Below are lines of data, and only some are wanted. Please repeat exactly those from the line that has "min in group" through the line that has "adder cells (fa/ha/maj) | 30 | 3.80".

[Stored items]

• • • • •

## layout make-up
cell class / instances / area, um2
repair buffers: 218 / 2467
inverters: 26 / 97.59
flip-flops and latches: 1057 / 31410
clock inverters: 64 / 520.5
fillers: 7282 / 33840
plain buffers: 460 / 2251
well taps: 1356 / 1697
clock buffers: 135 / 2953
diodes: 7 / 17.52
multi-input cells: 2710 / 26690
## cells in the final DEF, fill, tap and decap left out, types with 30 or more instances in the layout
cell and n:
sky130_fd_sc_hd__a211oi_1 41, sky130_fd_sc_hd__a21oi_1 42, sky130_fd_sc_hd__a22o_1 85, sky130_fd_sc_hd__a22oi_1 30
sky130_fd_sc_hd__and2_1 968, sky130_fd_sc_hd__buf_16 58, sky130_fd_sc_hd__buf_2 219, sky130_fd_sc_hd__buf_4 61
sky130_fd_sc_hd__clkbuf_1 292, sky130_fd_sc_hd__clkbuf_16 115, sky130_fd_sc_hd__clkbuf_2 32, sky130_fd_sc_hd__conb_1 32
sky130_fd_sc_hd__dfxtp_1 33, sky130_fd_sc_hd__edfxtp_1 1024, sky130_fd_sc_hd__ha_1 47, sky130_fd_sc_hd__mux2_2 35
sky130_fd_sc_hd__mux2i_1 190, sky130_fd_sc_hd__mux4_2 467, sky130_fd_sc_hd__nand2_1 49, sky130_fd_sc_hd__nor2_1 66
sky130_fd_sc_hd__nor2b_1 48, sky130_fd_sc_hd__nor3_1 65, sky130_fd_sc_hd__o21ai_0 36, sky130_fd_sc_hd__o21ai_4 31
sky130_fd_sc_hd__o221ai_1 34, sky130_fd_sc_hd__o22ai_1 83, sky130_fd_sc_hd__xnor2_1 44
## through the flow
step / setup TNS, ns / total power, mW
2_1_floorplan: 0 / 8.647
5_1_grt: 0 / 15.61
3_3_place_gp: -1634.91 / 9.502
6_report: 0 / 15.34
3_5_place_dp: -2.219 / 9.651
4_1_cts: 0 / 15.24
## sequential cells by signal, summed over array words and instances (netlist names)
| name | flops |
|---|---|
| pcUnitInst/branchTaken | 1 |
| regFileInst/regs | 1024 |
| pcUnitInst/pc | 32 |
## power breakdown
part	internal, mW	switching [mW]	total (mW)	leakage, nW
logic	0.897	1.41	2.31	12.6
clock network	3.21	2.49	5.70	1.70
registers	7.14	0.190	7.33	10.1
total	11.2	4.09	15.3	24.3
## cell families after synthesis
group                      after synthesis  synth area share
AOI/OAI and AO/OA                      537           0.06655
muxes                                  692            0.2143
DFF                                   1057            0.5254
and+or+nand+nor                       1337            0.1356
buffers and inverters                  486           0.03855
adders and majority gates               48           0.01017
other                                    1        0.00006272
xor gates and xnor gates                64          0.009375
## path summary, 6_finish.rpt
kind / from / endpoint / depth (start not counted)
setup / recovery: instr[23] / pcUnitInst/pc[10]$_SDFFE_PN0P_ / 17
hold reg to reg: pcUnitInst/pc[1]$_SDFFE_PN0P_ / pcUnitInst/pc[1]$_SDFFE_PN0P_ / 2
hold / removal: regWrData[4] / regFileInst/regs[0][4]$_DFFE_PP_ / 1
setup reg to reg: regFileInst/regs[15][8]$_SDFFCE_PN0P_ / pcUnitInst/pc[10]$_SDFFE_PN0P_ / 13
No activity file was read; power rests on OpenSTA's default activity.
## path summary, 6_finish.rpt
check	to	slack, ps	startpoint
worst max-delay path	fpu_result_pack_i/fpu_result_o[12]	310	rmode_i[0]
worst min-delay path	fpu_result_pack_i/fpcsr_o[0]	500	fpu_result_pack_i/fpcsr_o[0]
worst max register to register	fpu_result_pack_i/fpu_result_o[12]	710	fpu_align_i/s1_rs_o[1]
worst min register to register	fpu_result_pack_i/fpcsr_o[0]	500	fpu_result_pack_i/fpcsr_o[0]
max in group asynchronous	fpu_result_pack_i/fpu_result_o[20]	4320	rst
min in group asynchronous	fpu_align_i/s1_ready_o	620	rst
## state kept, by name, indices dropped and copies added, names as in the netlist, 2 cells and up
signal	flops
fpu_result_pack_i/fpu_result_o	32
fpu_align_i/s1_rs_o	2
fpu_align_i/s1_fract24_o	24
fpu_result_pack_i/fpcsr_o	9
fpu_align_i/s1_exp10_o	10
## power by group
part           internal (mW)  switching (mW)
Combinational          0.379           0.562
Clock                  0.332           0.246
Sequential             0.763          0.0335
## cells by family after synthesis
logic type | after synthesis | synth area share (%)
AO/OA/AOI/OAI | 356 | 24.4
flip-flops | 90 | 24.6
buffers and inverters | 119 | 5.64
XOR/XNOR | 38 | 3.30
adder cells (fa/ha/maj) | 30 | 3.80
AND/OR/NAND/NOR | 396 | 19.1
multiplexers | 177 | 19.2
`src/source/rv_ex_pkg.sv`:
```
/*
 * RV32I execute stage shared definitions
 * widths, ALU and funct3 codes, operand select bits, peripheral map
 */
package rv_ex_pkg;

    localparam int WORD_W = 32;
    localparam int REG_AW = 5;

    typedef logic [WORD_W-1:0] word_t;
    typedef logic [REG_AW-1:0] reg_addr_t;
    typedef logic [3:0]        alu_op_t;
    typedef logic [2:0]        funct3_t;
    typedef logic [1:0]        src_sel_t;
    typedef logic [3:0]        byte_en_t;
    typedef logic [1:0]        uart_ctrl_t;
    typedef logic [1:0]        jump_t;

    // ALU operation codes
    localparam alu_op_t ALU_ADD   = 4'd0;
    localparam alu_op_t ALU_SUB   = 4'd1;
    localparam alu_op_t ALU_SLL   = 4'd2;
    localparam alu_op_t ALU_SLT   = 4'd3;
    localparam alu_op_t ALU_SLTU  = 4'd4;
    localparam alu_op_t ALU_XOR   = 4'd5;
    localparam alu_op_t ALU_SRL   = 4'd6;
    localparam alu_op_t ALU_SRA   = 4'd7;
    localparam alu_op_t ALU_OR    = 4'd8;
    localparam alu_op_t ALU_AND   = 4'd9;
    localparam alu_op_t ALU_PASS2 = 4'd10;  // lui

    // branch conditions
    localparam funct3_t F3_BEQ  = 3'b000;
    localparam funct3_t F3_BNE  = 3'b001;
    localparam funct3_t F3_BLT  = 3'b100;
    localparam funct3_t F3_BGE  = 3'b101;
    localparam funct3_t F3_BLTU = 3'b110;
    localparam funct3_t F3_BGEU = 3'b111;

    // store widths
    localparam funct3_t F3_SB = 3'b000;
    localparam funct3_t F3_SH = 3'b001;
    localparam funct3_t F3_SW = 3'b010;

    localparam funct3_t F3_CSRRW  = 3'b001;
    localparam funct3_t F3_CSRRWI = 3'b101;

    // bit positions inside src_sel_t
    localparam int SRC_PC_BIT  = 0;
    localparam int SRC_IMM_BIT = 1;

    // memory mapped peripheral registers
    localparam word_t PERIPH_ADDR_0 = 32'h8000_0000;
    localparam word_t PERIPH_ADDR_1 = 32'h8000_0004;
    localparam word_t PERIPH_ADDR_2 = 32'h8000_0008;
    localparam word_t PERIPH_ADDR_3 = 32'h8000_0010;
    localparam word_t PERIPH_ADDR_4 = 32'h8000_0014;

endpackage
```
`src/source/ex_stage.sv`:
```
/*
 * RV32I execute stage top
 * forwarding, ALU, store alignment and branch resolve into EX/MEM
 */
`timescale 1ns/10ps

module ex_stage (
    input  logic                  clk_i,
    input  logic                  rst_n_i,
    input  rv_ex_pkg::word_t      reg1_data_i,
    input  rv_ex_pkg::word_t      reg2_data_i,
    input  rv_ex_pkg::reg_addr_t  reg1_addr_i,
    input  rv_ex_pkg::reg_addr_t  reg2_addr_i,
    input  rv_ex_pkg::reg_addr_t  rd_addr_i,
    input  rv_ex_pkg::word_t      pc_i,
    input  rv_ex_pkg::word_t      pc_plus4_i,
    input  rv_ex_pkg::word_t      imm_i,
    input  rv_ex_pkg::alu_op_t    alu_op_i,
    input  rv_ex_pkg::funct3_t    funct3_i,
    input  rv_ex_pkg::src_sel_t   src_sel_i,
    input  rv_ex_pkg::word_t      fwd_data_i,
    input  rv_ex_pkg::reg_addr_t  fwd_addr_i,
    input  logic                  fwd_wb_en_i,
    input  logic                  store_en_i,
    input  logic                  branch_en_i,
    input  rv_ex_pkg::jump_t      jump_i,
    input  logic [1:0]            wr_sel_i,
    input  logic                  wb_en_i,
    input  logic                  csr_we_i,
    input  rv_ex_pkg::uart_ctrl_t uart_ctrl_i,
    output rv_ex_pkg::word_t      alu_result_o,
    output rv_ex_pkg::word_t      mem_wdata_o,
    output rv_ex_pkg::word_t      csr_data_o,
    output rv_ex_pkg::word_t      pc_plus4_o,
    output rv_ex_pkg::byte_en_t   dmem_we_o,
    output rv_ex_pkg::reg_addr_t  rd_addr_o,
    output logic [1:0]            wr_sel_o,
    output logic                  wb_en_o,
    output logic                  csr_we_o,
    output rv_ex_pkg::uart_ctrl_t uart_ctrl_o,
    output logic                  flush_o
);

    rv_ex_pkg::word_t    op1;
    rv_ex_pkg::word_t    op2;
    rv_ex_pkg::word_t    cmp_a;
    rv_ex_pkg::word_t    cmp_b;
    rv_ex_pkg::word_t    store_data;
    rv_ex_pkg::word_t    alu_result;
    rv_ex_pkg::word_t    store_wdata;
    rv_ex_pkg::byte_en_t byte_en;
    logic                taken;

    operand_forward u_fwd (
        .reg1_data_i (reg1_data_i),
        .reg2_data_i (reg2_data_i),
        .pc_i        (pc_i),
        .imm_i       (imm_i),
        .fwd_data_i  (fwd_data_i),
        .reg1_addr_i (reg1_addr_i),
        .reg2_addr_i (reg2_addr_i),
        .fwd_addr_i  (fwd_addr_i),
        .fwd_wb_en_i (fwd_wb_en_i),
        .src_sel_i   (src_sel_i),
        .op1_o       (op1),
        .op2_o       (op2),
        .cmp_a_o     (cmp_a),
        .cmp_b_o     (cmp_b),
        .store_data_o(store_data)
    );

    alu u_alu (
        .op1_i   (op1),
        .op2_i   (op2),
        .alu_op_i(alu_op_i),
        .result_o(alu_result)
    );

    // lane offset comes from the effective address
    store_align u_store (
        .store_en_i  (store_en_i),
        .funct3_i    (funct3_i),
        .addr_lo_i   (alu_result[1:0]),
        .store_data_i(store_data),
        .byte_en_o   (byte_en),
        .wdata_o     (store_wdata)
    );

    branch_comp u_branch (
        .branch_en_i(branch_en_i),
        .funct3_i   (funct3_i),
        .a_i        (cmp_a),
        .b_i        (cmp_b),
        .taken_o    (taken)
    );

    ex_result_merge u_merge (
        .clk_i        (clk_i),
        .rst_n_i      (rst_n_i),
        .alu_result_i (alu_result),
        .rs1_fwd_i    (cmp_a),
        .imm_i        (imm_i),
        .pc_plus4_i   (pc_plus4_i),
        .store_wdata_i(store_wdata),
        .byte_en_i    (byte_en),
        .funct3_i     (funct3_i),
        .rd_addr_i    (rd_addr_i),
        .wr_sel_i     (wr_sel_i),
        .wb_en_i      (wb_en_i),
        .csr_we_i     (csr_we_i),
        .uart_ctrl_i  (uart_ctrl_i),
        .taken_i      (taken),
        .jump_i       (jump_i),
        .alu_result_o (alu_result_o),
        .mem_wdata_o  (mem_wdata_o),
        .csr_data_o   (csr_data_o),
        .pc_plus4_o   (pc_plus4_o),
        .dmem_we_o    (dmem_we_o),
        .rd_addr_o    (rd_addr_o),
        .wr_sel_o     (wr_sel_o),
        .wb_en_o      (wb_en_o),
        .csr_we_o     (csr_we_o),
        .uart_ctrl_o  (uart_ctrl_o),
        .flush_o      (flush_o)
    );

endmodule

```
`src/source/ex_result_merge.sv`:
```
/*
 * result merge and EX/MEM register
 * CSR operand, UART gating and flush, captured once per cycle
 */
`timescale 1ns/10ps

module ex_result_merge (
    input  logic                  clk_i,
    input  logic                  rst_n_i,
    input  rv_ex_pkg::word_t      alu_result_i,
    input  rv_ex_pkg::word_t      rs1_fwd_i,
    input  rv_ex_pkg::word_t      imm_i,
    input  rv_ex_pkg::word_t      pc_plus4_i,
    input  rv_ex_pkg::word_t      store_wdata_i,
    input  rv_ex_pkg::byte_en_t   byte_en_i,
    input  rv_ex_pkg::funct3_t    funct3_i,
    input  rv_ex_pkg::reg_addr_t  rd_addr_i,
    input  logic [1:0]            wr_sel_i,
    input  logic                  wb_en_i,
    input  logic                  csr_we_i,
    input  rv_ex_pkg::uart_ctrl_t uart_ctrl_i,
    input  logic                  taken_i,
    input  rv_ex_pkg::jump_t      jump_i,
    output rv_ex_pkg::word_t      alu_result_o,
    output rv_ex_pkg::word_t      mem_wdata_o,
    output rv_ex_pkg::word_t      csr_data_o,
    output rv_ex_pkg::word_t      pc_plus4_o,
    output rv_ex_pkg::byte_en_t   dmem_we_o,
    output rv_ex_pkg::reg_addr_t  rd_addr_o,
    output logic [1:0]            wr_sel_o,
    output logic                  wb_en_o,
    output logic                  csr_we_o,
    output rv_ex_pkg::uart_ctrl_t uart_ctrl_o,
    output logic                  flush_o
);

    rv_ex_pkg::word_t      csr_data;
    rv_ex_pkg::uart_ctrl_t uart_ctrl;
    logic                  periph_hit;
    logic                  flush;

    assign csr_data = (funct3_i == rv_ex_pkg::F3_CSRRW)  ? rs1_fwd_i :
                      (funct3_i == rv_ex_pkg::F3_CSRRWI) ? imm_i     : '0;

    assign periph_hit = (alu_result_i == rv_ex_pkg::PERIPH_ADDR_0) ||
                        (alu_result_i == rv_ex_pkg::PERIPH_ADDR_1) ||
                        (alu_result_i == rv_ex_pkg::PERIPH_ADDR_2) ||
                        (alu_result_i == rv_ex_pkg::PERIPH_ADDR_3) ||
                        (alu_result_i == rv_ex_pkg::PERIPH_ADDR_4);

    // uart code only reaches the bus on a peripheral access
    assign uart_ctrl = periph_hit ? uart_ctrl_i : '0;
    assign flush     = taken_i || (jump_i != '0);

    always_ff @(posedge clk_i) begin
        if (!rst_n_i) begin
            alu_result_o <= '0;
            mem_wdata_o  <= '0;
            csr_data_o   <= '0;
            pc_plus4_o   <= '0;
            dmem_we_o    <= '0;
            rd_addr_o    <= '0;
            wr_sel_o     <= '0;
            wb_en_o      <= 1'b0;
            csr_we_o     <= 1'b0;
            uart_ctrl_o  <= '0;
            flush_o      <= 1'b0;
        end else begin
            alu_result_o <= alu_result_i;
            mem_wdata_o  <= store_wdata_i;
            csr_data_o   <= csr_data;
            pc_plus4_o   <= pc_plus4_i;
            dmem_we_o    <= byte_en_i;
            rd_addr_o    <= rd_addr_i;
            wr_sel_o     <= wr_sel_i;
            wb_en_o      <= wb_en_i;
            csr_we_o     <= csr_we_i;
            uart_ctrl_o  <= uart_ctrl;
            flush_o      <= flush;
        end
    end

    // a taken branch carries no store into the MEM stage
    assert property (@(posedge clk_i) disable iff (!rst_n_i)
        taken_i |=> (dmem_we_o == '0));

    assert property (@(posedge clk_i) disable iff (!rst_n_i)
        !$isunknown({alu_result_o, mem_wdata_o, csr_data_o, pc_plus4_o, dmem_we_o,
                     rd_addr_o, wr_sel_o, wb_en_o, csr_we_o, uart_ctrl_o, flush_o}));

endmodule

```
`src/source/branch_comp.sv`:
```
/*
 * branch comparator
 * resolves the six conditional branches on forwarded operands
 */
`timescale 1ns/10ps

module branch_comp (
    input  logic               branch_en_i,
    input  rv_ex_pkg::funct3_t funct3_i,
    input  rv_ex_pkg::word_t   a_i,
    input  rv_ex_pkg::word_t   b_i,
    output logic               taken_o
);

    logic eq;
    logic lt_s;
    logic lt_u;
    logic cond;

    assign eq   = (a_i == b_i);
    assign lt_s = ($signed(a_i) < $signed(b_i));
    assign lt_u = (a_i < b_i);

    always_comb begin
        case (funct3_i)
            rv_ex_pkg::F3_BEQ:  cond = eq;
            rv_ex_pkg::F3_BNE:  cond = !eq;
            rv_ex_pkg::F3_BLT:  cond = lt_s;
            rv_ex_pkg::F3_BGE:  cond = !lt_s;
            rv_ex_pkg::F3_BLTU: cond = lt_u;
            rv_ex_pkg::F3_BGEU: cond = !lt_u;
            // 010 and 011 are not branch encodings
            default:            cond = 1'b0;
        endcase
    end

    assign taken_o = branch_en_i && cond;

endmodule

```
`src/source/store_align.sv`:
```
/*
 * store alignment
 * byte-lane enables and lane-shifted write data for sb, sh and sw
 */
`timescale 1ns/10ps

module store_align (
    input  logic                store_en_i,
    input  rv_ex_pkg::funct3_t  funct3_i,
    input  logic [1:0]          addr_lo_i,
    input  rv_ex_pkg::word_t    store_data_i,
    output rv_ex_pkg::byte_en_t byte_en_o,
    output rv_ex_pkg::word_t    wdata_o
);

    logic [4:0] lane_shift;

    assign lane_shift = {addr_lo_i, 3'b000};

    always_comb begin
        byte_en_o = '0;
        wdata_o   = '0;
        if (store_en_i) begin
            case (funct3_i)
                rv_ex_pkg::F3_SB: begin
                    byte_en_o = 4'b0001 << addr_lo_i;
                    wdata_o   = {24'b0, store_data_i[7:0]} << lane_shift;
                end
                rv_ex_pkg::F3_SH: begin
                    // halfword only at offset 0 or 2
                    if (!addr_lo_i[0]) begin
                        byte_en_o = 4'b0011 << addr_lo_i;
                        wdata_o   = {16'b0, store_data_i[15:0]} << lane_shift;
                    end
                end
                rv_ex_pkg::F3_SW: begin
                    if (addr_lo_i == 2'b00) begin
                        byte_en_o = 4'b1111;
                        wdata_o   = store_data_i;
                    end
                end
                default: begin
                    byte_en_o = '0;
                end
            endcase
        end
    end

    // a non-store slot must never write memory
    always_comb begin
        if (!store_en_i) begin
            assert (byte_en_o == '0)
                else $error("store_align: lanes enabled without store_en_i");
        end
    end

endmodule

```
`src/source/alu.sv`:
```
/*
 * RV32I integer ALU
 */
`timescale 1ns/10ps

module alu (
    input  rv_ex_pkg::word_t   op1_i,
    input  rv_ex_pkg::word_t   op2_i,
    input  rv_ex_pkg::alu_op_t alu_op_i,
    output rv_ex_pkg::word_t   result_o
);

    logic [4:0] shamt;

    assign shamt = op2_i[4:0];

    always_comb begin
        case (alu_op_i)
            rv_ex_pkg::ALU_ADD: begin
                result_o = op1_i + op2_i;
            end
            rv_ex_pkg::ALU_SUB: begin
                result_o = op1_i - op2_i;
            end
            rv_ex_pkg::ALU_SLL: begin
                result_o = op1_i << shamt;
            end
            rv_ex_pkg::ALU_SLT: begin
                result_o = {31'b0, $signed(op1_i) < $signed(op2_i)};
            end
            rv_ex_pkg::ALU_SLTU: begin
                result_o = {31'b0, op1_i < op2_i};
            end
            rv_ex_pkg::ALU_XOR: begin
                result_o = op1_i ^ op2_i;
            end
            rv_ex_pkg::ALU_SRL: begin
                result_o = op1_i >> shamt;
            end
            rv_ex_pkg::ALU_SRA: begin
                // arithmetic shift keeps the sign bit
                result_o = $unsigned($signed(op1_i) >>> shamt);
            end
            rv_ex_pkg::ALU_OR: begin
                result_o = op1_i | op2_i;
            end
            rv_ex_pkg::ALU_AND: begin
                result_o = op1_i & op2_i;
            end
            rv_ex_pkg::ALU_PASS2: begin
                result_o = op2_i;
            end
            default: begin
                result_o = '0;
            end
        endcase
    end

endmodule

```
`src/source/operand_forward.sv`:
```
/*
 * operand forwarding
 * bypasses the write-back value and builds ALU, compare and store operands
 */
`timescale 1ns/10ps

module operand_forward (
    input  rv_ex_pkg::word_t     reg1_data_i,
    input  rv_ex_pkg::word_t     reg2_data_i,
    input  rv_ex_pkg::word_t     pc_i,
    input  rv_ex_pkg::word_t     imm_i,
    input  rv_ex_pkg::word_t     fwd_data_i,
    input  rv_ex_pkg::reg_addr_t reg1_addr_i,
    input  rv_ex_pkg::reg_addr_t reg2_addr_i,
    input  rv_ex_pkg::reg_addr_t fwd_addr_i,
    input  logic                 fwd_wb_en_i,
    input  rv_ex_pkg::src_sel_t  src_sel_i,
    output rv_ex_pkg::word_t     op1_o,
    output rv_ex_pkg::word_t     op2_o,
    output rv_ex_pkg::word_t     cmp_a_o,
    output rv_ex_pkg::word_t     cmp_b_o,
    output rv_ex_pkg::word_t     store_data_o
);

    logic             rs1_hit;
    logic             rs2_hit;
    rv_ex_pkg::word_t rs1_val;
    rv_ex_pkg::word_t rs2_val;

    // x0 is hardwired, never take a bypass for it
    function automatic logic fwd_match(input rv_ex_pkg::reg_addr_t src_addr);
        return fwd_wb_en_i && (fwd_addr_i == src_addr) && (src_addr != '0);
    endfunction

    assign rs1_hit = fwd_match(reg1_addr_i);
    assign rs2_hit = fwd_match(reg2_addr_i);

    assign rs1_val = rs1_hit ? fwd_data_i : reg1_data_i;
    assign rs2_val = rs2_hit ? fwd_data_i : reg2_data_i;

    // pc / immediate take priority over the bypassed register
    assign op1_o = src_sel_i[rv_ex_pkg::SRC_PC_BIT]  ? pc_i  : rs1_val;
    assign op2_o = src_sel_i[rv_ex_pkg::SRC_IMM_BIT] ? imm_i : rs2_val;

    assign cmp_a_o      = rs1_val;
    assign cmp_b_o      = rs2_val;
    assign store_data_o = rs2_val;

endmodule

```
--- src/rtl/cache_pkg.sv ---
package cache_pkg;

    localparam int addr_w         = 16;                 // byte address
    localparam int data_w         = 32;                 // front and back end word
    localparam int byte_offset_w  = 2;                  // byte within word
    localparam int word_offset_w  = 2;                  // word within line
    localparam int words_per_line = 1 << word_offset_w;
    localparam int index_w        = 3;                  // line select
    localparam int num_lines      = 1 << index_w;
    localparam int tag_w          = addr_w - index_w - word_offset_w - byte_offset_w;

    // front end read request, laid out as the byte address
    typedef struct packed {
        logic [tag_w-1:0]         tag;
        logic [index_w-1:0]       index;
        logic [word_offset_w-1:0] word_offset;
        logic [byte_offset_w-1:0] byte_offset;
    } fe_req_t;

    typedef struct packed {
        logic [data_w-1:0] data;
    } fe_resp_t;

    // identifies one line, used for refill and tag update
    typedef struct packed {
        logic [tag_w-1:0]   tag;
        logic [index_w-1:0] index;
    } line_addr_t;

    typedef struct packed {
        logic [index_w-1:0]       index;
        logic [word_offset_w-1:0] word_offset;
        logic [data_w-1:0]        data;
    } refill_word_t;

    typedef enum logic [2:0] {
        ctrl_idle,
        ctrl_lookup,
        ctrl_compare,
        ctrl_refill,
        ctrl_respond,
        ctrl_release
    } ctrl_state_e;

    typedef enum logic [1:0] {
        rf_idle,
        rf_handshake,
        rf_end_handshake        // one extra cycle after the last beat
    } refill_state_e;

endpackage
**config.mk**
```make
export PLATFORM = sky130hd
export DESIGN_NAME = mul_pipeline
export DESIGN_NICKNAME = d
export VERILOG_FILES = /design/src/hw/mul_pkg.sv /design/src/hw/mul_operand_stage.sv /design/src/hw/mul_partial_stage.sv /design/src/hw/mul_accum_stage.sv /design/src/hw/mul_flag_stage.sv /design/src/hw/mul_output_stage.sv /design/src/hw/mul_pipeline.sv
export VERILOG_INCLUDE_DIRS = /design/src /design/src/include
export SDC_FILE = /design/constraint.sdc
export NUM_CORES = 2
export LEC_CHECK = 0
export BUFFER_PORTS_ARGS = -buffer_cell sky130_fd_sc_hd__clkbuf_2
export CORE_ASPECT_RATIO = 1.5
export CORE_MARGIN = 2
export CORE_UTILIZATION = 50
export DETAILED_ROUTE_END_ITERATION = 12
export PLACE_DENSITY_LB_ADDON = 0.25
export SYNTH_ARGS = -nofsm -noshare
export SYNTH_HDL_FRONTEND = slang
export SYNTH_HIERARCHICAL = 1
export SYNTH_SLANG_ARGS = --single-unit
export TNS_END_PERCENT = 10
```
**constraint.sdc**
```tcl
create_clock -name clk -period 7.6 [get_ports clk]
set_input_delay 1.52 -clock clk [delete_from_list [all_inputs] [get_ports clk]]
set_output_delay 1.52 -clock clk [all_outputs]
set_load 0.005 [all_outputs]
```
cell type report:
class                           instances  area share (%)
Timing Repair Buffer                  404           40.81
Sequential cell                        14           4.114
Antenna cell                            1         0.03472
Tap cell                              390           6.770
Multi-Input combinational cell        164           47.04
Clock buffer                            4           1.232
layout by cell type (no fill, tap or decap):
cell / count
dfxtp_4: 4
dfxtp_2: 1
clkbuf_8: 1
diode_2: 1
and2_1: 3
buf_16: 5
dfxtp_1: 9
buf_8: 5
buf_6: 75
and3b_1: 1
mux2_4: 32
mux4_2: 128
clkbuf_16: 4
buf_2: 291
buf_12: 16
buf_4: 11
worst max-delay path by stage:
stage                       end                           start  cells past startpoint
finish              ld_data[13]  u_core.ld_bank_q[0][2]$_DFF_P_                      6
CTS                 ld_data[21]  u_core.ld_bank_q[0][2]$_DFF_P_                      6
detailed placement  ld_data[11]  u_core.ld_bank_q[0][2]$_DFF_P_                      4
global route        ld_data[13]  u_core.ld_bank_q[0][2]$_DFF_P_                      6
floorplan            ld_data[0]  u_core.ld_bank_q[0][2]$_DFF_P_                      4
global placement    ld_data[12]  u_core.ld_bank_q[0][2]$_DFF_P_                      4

• • • • •

[ANSWER SECTION]
min in group asynchronous	fpu_align_i/s1_ready_o	620	rst
## state kept, by name, indices dropped and copies added, names as in the netlist, 2 cells and up
signal	flops
fpu_result_pack_i/fpu_result_o	32
fpu_align_i/s1_rs_o	2
fpu_align_i/s1_fract24_o	24
fpu_result_pack_i/fpcsr_o	9
fpu_align_i/s1_exp10_o	10
## power by group
part           internal (mW)  switching (mW)
Combinational          0.379           0.562
Clock                  0.332           0.246
Sequential             0.763          0.0335
## cells by family after synthesis
logic type | after synthesis | synth area share (%)
AO/OA/AOI/OAI | 356 | 24.4
flip-flops | 90 | 24.6
buffers and inverters | 119 | 5.64
XOR/XNOR | 38 | 3.30
adder cells (fa/ha/maj) | 30 | 3.80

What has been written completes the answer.